Don't you just hate it when your own words come back to bite you?
You sweat and you squirm -- at least you do if you're being honest with yourself. You try to make what you were saying then line up with what you're saying now, and if you can't, you feel some obligation to explain the difference -- to yourself, and to the people who may have seen those earlier words.
What you can't do is simply walk away from your earlier words and hope nobody remembers.
Which brings us to Afghanistan.
We're going deeper, and maybe longer, into Afghanistan. The prospects are daunting. The historical parallels are chilling. But for those of us who spent much of the previous administration criticizing George Bush and friends for ignoring Afghanistan in their eagerness to get rid of Saddam Hussein in Iraq -- for "taking their eye off the ball" -- for us to suddenly decide that, come to think of it, Afghanistan really doesn't matter, and...
For many of us, Afghanistan was a major part of the argument against Iraq. Not only was the Iraq invasion built on faulty (if not falsified) premises, we said. Not only was it misconceived and mismanaged, fought on the cheap and slow to adapt for far too long.
But -- and didn't we say this over and over again? -- every bit of energy and effort and expertise that was going into Iraq, every dollar and every soldier that was focused on Saddam Hussein, meant we were paying less attention to the real danger looming farther to the east: Osama bin Laden and the murderous al-Qaeda, living to plot another day, and another, and another.
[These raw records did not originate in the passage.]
===== src/flat_wrapper.sv =====
// flat-port wrapper written by rule: the top's interface ports become plain ports
module fwd_arb_rr_flat 
#(
  parameter int N                 = 4,
  parameter int SN_FWD_ADDR_WIDTH = 8,
  parameter int SN_FWD_DATA_WIDTH = 64,
  parameter int PLEN_WIDTH        = 32,
  parameter int MUX_LAT           = 1,
  parameter int RR_EN             = 1
)
  (clk, rst, bus_addr, bus_rd_en, bus_done, bus_ack, bus_fwd_rd_data, bus_fwd_rd_data_vld, bus_fwd_byte_len, bus_rdy_for_fwd, bus_rd_data, bus_rd_data_vld, bus_byte_len, bus_rdy, bus_fwd_addr, bus_fwd_rd_en, bus_fwd_done, bus_rdy_for_fwd_ack, bus_sel_idx, bus_busy);
  fwd_arb_rr_if #(.N(N), .SN_FWD_ADDR_WIDTH(SN_FWD_ADDR_WIDTH), .SN_FWD_DATA_WIDTH(SN_FWD_DATA_WIDTH), .PLEN_WIDTH(PLEN_WIDTH)) bus_i ();
  input logic clk;
  input logic rst;
  input wire logic [$bits(bus_i.addr)-1:0] bus_addr;
  input wire logic [$bits(bus_i.rd_en)-1:0] bus_rd_en;
  input wire logic [$bits(bus_i.done)-1:0] bus_done;
  input wire logic [$bits(bus_i.ack)-1:0] bus_ack;
  input wire logic [$bits(bus_i.fwd_rd_data)-1:0] bus_fwd_rd_data;
  input wire logic [$bits(bus_i.fwd_rd_data_vld)-1:0] bus_fwd_rd_data_vld;
  input wire logic [$bits(bus_i.fwd_byte_len)-1:0] bus_fwd_byte_len;
  input wire logic [$bits(bus_i.rdy_for_fwd)-1:0] bus_rdy_for_fwd;
  output wire logic [$bits(bus_i.rd_data)-1:0] bus_rd_data;
  output wire logic [$bits(bus_i.rd_data_vld)-1:0] bus_rd_data_vld;
  output wire logic [$bits(bus_i.byte_len)-1:0] bus_byte_len;
  output wire logic [$bits(bus_i.rdy)-1:0] bus_rdy;
  output wire logic [$bits(bus_i.fwd_addr)-1:0] bus_fwd_addr;
  output wire logic [$bits(bus_i.fwd_rd_en)-1:0] bus_fwd_rd_en;
  output wire logic [$bits(bus_i.fwd_done)-1:0] bus_fwd_done;
  output wire logic [$bits(bus_i.rdy_for_fwd_ack)-1:0] bus_rdy_for_fwd_ack;
  output wire logic [$bits(bus_i.sel_idx)-1:0] bus_sel_idx;
  output wire logic [$bits(bus_i.busy)-1:0] bus_busy;
  assign bus_i.addr = bus_addr;
  assign bus_i.rd_en = bus_rd_en;
  assign bus_i.done = bus_done;
  assign bus_i.ack = bus_ack;
  assign bus_i.fwd_rd_data = bus_fwd_rd_data;
  assign bus_i.fwd_rd_data_vld = bus_fwd_rd_data_vld;
  assign bus_i.fwd_byte_len = bus_fwd_byte_len;
  assign bus_i.rdy_for_fwd = bus_rdy_for_fwd;
  assign bus_rd_data = bus_i.rd_data;
  assign bus_rd_data_vld = bus_i.rd_data_vld;
  assign bus_byte_len = bus_i.byte_len;
  assign bus_rdy = bus_i.rdy;
  assign bus_fwd_addr = bus_i.fwd_addr;
  assign bus_fwd_rd_en = bus_i.fwd_rd_en;
  assign bus_fwd_done = bus_i.fwd_done;
  assign bus_rdy_for_fwd_ack = bus_i.rdy_for_fwd_ack;
  assign bus_sel_idx = bus_i.sel_idx;
  assign bus_busy = bus_i.busy;
  fwd_arb_rr #(.N(N), .SN_FWD_ADDR_WIDTH(SN_FWD_ADDR_WIDTH), .SN_FWD_DATA_WIDTH(SN_FWD_DATA_WIDTH), .PLEN_WIDTH(PLEN_WIDTH), .MUX_LAT(MUX_LAT), .RR_EN(RR_EN)) u_core (.clk(clk), .rst(rst), .bus(bus_i));
endmodule
### src/rtl/mdu_sign_fix.sv
// Operand magnitudes and sign correction of the unsigned result.
// Optional feature macro: MDU_DIV_EN (adds quotient/remainder correction).
module mdu_sign_fix
    import mdu_pkg::*;
(
    input  logic [XLEN-1:0]   a,
    input  logic [XLEN-1:0]   b,
    input  logic [2*XLEN-1:0] mag_res,
    input  logic              sign_x,
`ifdef MDU_DIV_EN
    input  logic              op_div,
    input  logic              sign_a,
`endif
    output logic [XLEN-1:0]   mag_a,
    output logic [XLEN-1:0]   mag_b,
    output logic [XLEN-1:0]   res_hi,
    output logic [XLEN-1:0]   res_lo
);

    logic [2*XLEN-1:0] prod;

    // Absolute values of the operands and signed form of the result
    always_comb begin
        mag_a = a[XLEN-1] ? XLEN'(-a) : a;
        mag_b = b[XLEN-1] ? XLEN'(-b) : b;
        prod  = sign_x ? (2*XLEN)'(-mag_res) : mag_res;
        {res_hi, res_lo} = prod;
`ifdef MDU_DIV_EN
        if (op_div == OP_DIV) begin
            // quotient takes a^b sign, remainder takes the dividend sign
            res_lo = sign_x ? XLEN'(-mag_res[XLEN-1:0]) : mag_res[XLEN-1:0];
            res_hi = sign_a ? XLEN'(-mag_res[2*XLEN-1:XLEN]) : mag_res[2*XLEN-1:XLEN];
        end
`endif
    end

endmodule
Iraq meant we were taking our eye off the ball. Keeping our eye on the ball meant Afghanistan and the neighboring (and wobbling, and nuclear) Pakistan. Iraq was the "war of choice." Afghanistan was the "war of necessity." We said that.
And now Barack Obama, who ran for the White House saying many of those very same things, and who said them again after he took office, is making good on those judgments -- sending more troops, spending more money. Putting the focus where the focus should have been all along.
And some of us are suddenly saying, "Wait a minute!"
We're saying, "Who ever said anything about going deeper into Afghanistan?"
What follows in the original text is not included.